42nd GST Council Meeting Highlights:

Date held: October 6, 2020

Chaired by: Union Finance Minister Nirmala Sitharaman

The 42nd Meet was supposed to be focused around the compensation to states and if the Centre and State will reach a consensus. Although there was no consensus, there are a few very important decisions and amendments that have taken place. These include relief to small taxpayers and enhancement of features of return filing.

Key Highlights

  • On the issue of releasing compensation to states:
    • No consensus: Instead, the centre will disburse a sum of INR 20k to states. It is this year’s total collection. By next week, a sum of about INR 25k crore will be disbursed towards IGST of 2017-18.
    • States may borrow more: COVID effected gap will now be calculated at INR 1.10 lakh crore instead of the previously determined INR 97k crore.
    • Extension of compensation cess levy: The GST was introduced in July 2017. States were promised a 14% incremental revenue over the last tax receipts in the first 5 years of GST rollout. This was to be done through a levy of cess or surcharge on luxury and sin goods. The collections have fallen short owing to the slowdown in the economy since the last Financial Year. To make up for this, the Centre will now borrow against future compensation receipts. The Council will extend the compensation cess levy beyond 5 years i.e. beyond 2022.
    • Surcharge on luxury goods like cars and tobacco products varies from 12% to 200% on top of the highest GST rate of 28%. It is now due to expire in 2022.
    • The cess collected beyond 5 years will pay the amount beyond INR 1.10 lakh crore.
    • The cess that will be collected beyond 5 years will have a first charge on interest.
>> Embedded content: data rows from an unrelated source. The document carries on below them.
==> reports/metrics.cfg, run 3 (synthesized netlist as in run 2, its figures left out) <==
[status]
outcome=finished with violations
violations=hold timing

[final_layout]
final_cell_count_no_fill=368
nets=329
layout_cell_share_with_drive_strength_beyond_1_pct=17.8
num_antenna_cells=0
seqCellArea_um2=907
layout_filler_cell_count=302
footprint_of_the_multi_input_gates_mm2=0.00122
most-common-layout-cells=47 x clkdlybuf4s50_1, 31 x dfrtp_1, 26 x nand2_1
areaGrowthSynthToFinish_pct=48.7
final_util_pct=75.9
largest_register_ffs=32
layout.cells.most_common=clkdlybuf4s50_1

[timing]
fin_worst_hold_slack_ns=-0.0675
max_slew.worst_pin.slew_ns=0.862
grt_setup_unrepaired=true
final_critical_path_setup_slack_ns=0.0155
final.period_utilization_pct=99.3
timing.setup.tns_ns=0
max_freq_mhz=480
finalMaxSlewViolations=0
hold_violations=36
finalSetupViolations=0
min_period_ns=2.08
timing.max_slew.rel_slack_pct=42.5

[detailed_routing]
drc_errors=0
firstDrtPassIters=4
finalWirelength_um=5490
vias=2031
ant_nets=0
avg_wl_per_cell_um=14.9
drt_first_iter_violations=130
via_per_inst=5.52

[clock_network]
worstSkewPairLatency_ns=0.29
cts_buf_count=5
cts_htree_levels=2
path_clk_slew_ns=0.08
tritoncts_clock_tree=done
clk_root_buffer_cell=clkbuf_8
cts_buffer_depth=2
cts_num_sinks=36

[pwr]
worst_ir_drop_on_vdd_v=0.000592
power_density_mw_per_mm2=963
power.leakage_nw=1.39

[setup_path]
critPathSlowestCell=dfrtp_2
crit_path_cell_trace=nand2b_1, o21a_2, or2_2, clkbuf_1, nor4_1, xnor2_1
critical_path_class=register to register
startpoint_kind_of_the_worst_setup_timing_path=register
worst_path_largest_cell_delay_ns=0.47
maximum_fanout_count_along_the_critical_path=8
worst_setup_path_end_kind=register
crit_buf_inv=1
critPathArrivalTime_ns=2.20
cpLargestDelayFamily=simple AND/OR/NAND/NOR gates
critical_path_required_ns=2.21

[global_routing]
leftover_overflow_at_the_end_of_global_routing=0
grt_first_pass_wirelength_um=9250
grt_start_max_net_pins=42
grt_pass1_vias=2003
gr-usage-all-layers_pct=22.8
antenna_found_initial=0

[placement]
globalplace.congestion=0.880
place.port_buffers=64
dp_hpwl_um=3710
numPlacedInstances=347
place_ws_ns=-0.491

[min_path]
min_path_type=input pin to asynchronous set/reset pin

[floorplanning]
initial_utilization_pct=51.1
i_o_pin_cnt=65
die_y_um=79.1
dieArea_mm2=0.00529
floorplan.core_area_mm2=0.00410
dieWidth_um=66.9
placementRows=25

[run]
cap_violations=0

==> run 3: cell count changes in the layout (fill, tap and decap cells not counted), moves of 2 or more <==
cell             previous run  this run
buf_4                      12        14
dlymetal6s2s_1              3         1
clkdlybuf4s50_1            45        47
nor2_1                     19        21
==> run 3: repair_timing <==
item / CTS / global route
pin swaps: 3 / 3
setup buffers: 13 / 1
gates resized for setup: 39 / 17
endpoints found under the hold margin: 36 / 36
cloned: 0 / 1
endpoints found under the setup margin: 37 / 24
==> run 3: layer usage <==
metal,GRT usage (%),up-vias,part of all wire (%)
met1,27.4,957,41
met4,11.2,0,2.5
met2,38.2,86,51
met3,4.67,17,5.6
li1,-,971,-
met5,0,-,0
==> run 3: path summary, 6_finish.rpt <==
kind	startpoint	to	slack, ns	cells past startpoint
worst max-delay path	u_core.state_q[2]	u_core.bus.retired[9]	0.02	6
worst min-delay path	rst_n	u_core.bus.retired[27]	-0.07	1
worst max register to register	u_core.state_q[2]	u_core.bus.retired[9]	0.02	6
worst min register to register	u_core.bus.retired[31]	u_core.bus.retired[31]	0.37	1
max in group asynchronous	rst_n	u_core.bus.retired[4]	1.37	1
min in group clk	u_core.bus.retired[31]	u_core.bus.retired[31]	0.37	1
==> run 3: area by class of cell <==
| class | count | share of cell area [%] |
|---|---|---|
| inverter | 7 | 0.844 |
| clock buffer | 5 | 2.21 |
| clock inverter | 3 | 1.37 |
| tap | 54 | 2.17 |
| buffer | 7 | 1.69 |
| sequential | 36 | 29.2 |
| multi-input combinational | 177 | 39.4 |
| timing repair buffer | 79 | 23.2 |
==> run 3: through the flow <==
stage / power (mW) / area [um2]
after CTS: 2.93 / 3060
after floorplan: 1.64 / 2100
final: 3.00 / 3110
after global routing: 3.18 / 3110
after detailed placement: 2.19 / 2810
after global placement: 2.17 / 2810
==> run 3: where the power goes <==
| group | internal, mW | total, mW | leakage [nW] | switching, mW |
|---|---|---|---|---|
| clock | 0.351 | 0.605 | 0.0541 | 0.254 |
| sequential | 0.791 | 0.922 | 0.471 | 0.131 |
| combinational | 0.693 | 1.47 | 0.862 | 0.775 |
The next charge will be 50% towards the principal amount and the remaining 50% will be given to states (COVID affected compensation).
  • HSN Code mandatory from 1st April: Taxpayers with annual turnover more than 5 cr will have to provide HSN code up to 6 digits and small taxpayers will have to provide HSN code up to 4 digits from April 1.
  • Relief to small taxpayers: Taxpayers with an annual turnover of less than 5cr will not be required to file returns (GSTR-3B and GSTR-1). They will only file quarterly returns. Also, this will come into effect from 1st January 2021.
    • It was emphasized that the number of returns of small taxpayers will be reduced from 24 to 8.
    • Small taxpayers can pay about 35 percent taxes of the previous quarter and make the final payment in the last month of the quarter.
    • PAN/Aadhar mandatory: Refunds will be transferred only in those bank accounts which are pan, Aadhar verified.
  • To encourage the domestic launching of satellites particularly by young start-ups, satellite launch services by ISRO and Antrix at 18% GST will be exempt.
  • Enhancement of features of return filing: In its 39th Meeting held in March 2020, the Council had recommended an incremental approach to incorporate features of the new return system in the present familiar GSTR-1/3B scheme. Various enhancements have since been made available on the GST Common Portal. To further enhance Ease of Doing Business and improve the compliance experience, the Council has approved the future roadmap for return filing under GST. The approved framework aims to simplify return filing and further reduce the taxpayer’s compliance burden in this regard significantly, such that the timely furnishing of details of outward supplies (GSTR-1) by a taxpayer and his suppliers would –(i) allow him to view the ITC available in his electronic credit ledger from all sources i.e. domestic supplies, imports, and payments on reverse charge, etc. before the due date for payment of tax, and (ii) enable the system to auto-populate return (GSTR-3B)through the data filed by the taxpayer and all his suppliers. In other words, the timely filing of the GSTR-1 statement alone would be sufficient as the return in FORM GSTR-3B would get auto prepared on the common portal. To this end the Council recommended/decided the following:
    • Due date of furnishing quarterly GSTR-1 by quarterly taxpayers to be revised to 13th of the month succeeding the quarterw.e.f. 01.1.2021.
    • Roadmap for auto-generation of GSTR-3B from GSTR-1s
      • Auto-population of liability from own GSTR-1 w.e.f. 01.01.2021; and
      • Auto-population of the input tax credit from suppliers’ GSTR-1s through the newly developed facility in FORM GSTR-2B for monthly filers w.e.f. 01.01.2021 and for quarterly filers w.e.f. 01.04.2021
      • To ensure the auto-population of ITC and liability in GSTR 3B as detailed above, FORM GSTR 1would be mandatorily required to be filed before FORM GSTR3B w.e.f. 01.04.2021.
      • The present GSTR-1/3B return filing system to be extended till 31.03.2021 and the GST laws to be amended to make the GSTR-1/3B return filing system as the default return filing system.
  • Amendment to CGST rule: Various amendments in the CGST Rules and FORMS have been recommended (including the furnishing of Nil FORM CMP-08 through SMS)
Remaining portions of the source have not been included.